ウクライナ「マリウポリで2万人超死亡」と推計 停戦交渉は暗礁に

産経ニュース
12日、ウクライナ南東部マリウポリの親ロシア派武装勢力メンバー(ロイター=共同)
12日、ウクライナ南東部マリウポリの親ロシア派武装勢力メンバー(ロイター=共同)

ロシアのウクライナ侵攻で、東部ドネツク州のキリレンコ知事は12日、米CNNテレビに、露軍が包囲する同州マリウポリで「2万人もしくは2万2千人が死亡した」との推計を明らかにした。一方、プーチン露大統領は同日、停戦交渉が「袋小路に陥った」と指摘。「目標達成まで作戦を続ける」と述べ、攻勢をさらに強める考えを示した。犠牲者の拡大を背景にウクライナとロシアの溝は深まっており、停戦交渉は暗礁に乗り上げつつある。

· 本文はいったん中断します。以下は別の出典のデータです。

$ cat config.mk
export PLATFORM = sky130hd
export DESIGN_NAME = sacl_ram
export DESIGN_NICKNAME = d
export VERILOG_FILES = /design/src/rtl/sacl_ram.sv
export SDC_FILE = /design/constraint.sdc
export NUM_CORES = 1
export LEC_CHECK = 0
export BUFFER_PORTS_ARGS = -buffer_cell sky130_fd_sc_hd__buf_2
export CAP_MARGIN = 10
export CORE_ASPECT_RATIO = 1.75
export CORE_MARGIN = 5
export CORE_UTILIZATION = 30
export DETAILED_ROUTE_END_ITERATION = 8
export PLACE_DENSITY_LB_ADDON = 0.1
export REMOVE_ABC_BUFFERS = 1
export SYNTH_ARGS = -nofsm -noshare
export SYNTH_HDL_FRONTEND = slang
export SYNTH_SLANG_ARGS = --single-unit
$ cat constraint.sdc
create_clock -name clk -period 2.3 [get_ports clk]
set_clock_uncertainty 0.15 [all_clocks]
set_input_delay 0.46 -clock clk [delete_from_list [all_inputs] [get_ports clk]]
set_output_delay 0.46 -clock clk [all_outputs]
set_load 0.02 [all_outputs]
$ cat src/rtl/sacl_ram.sv
// Generic simple dual-port RAM: one write port, one read port, registered read.
// No dependencies.
module sacl_ram #(
    parameter int unsigned WIDTH = 8,
    parameter int unsigned DEPTH = 16
) (
    input  logic                     clk,
    input  logic                     we,
    input  logic [$clog2(DEPTH)-1:0] waddr,
    input  logic [WIDTH-1:0]         wdata,
    input  logic                     re,
    input  logic [$clog2(DEPTH)-1:0] raddr,
    output logic [WIDTH-1:0]         rdata
);

    logic [WIDTH-1:0] mem [DEPTH];
    logic [WIDTH-1:0] rdata_reg;

    // Write port
    always_ff @(posedge clk)
    begin
        if (we)
        begin
            mem[waddr] <= wdata;
        end
    end

    // Registered read, held while re is low
    always_ff @(posedge clk)
    begin
        if (re)
        begin
            rdata_reg <= mem[raddr];
        end
    end

    assign rdata = rdata_reg;

endmodule

==> results_dict.tcl <==
set metrics [dict create \
    status "finished, final reports clean" \
    h-tree-depth 4 \
    hp-class "input port to flop" \
    peakVddDrop_uv 425 \
    die_y_um 185 \
    drive_gt1_share_pct 33.7 \
    io_buffers 26 \
    synth_warnings 0 \
    antenna_left 0 \
    insertion_delay_ns 0.41 \
    rsz0062_at_grt "no" \
    worstSetupStartpointType "input port" \
    final_cell_mix "136 x edfxtp_1, 26 x buf_2, 24 x buf_4, 18 x mux4_2, 17 x clkbuf_16" \
    cts-resized-gates 0 \
    cp_top_family "multiplexers" \
    reg2regPathDepth 3 \
    avgSynthCellArea_um2 22.8 \
    nets 309 \
    wl_per_cell_um 21.8 \
    critical_path_required_ns 2.29 \
    slowest_stage "mux4_1" \
    clk_path_buf_depth 2 \
    final_max_slew_viol_count 0 \
    post-route-period-util_pct 75.2 \
    finalSetupTns_ns 0 \
    ys_ff_latch 136 \
    cts_tree "done" \
    place.gp.congestion 0.722 \
    cap_violations 0 \
    floorplan.initialDensity_pct 30.2 \
    grt_usage_pct 12.5 \
    vias 2483 \
    end_kind "flop" \
    diodes 0 \
    antenna_found_initial 0 \
    fmax_mhz 578 \
    critical_path_class "input port to flop" \
    max_stage_delay_ns 0.57 \
    fp.dieW_um 110 \
    grt_remaining_overflow 0 \
    cts_sinks 136 \
    hold_viol 0 \
    cts_buffers 17 \
    pin_count 27 \
    hold_buffers 0 \
    fp.coreArea_mm2 0.0173 \
    holdPathStages 1 \
    ys_seq_area_share_pct 78.1 \
    cp_max_fo 21 \
    dr.pass1.iters 4 \
    max_slew_margin_pct 67.6 \
    viasPerCell 4.65 \
    yosysUniqueCellTypes 18 \
    syn_area_mm2 0.00523 \
    largest_reg_flops 128 \
    synth_cells 229 \
    power_density_mw_per_mm2 893 \
    final_common_cell "edfxtp_1" \
    leakagePower_nw 2.13 \
    grt_pass1_vias 2694 \
    clkTransAtPathRegs_ns 0.06 \
    postCtsSetupBuffers 0 \
    cp_num_buf_inv 2 \
    die_area_mm2 0.0203 \
    dp_hpwl_um 7870 \
    final_cells 534 \
    grt_max_degree 33 \
    setup_viol 0 \
    worst_pin_slew_ns 0.486 \
    fin_crit_ns 1.73 \
    first_iter_violations 155 \
    route.detailed.drc 0 \
    totalWireLength_um 11700 \
    grt_pass1_wl_um 17500 \
    dp_cells 502 \
    rows 64 \
    arrival_ns 1.72 \
    cp.depth 5 \
    root_buffer "clkbuf_16" \
    path_cells "buf_2 -> buf_12 -> mux4_1 -> a22oi_1 -> nand2_1" \
    area_growth_pct 21.5 \
]
## worst paths after layout
| kind | from | endpoint | slack, ns |
|---|---|---|---|
| worst min-delay path | wdata[5] | mem[10][5] | 0.28 |
| worst max register to register | mem[1][0] | rdata[0] | 0.69 |
| worst max-delay path | raddr[0] | rdata[0] | 0.57 |
| worst min register to register | mem[12][2] | rdata[2] | 0.60 |
## report_power, final
part           internal, W  switching, W
Clock              0.00151       0.00107
Combinational     0.000114      0.000165
Sequential         0.00279     0.0000145
## layer usage
layer / track usage, % / share of wire, %
met1: 14.5 / 40
met5: 0 / 0
met2: 22.2 / 55
met3: 2.98 / 2.8
met4: 4.24 / 1.7
## per-stage QoR
stage                     power [W]  instance area [um2]  setup WS, ns  utilization [%]  hold slack [ns]
after global routing        0.00588                 6350         0.473             36.7            0.266
after floorplan             0.00298                 5140         0.197                -            0.409
final                       0.00567                 6350         0.570             36.7            0.284
after detailed placement    0.00315                 5780         0.140             33.4            0.592
after global placement      0.00315                 5780         0.136             33.4            0.600
after CTS                   0.00575                 6350         0.572             36.7            0.279
## synthesized netlist by cell type
cell	number	area, um2
and2b_1	1	7.51
buf_2	3	15.0
nor3_1	4	20.0
a22oi_1	16	120
nand2_1	9	33.8
edfxtp_1	136	4080
nand2b_1	2	12.5
nand3b_1	2	15.0
mux4_2	18	405
nor2b_1	1	6.26
buf_4	1	7.51
buf_6	3	33.8
or3b_2	1	8.76
and2_1	1	6.26
clkdlybuf4s25_2	3	30.0
nand3_1	1	5.00
nor2_1	13	48.8
mux4_1	14	368
## layout make-up
cell class	count	area, um2
clock buffers	17	425
fillers	1636	10900
well taps	231	289
flip-flops and latches	136	4080
clock inverters	15	144
multi-input cells	83	1060
repair buffers	52	350
## logic make-up after synthesis
kind of cell    Yosys count  share of synthesized area (%)
flops                   136                           78.1
simple gates             35                           3.14
mux                      32                           14.8
compound gates           16                           2.30
buf+inv                  10                           1.65
No activity file was read; power rests on OpenSTA's default activity.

露国防省は同日、東部ルガンスク州の弾薬庫やハリコフ州の兵器集積所を破壊したと発表した。ロシアは現在、東部の制圧を「主要目標」と位置付け、増援部隊を派遣。今後、さらなる攻撃の激化と犠牲者の拡大が懸念されている。

一方、停戦交渉についてプーチン氏は12日、先月29日のトルコでの協議で一定の合意に達したにもかかわらず、ウクライナ側は首都キーウ(キエフ)近郊ブチャでの住民虐殺を「捏造(ねつぞう)」し、トルコでの合意からも立場を後退させた-と主張した。タス通信が伝えた。

先月29日の交渉でウクライナ側は、北大西洋条約機構(NATO)加盟を断念する「中立化」を受け入れる前提として「他国によるウクライナの安全の保証」を要求。プーチン氏によると、ウクライナ側は「安全の保証」の適用範囲について、ロシアが2014年に併合した南部クリミア半島と、親露派勢力が実効支配する東部地域を含まないとする立場を示した。しかしその後、ウクライナはクリミアや東部も適用範囲だとする立場に戻ったという。

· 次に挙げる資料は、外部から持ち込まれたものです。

<file path="config.mk">
export PLATFORM = sky130hd
export DESIGN_NAME = sacl_row_update
export DESIGN_NICKNAME = d
export VERILOG_FILES = /design/src/rtl/sacl_pkg.sv /design/src/rtl/sacl_row_update.sv
export SDC_FILE = /design/constraint.sdc
export NUM_CORES = 1
export LEC_CHECK = 0
export ABC_CLOCK_PERIOD_IN_PS = 12880
export BUFFER_PORTS_ARGS = -buffer_cell sky130_fd_sc_hd__buf_4
export CORE_UTILIZATION = 28
export DETAILED_ROUTE_END_ITERATION = 16
export GPL_TIMING_DRIVEN = 0
export MAX_ROUTING_LAYER = met4
export PLACE_DENSITY = 0.59
export SLEW_MARGIN = 20
export SYNTH_ARGS = -nofsm -noshare
export SYNTH_HDL_FRONTEND = slang
export SYNTH_SLANG_ARGS = --single-unit
</file>
<file path="constraint.sdc">
create_clock -name vclk -period 12.88
set_clock_uncertainty 0.1 [all_clocks]
set_input_delay 1.932 -clock vclk [all_inputs]
set_output_delay 1.932 -clock vclk [all_outputs]
set_load 0.01 [all_outputs]
</file>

これに先立ち、ウクライナのポドリャク大統領府長官顧問は今月8日、ブチャなどでの住民虐殺の発覚を受け、「対露姿勢を見直さざるを得ない」と指摘。ラブロフ露外相も7日、ウクライナ側から停戦条件に関する文書を6日に受け取ったと明らかにした上で「ウクライナは安全の保証の適用範囲について立場を後退させた」と述べていた。

ウクライナメディアによると、ブチャの市長は12日、露軍に殺害された市民403人の遺体が確認されたと明らかにした。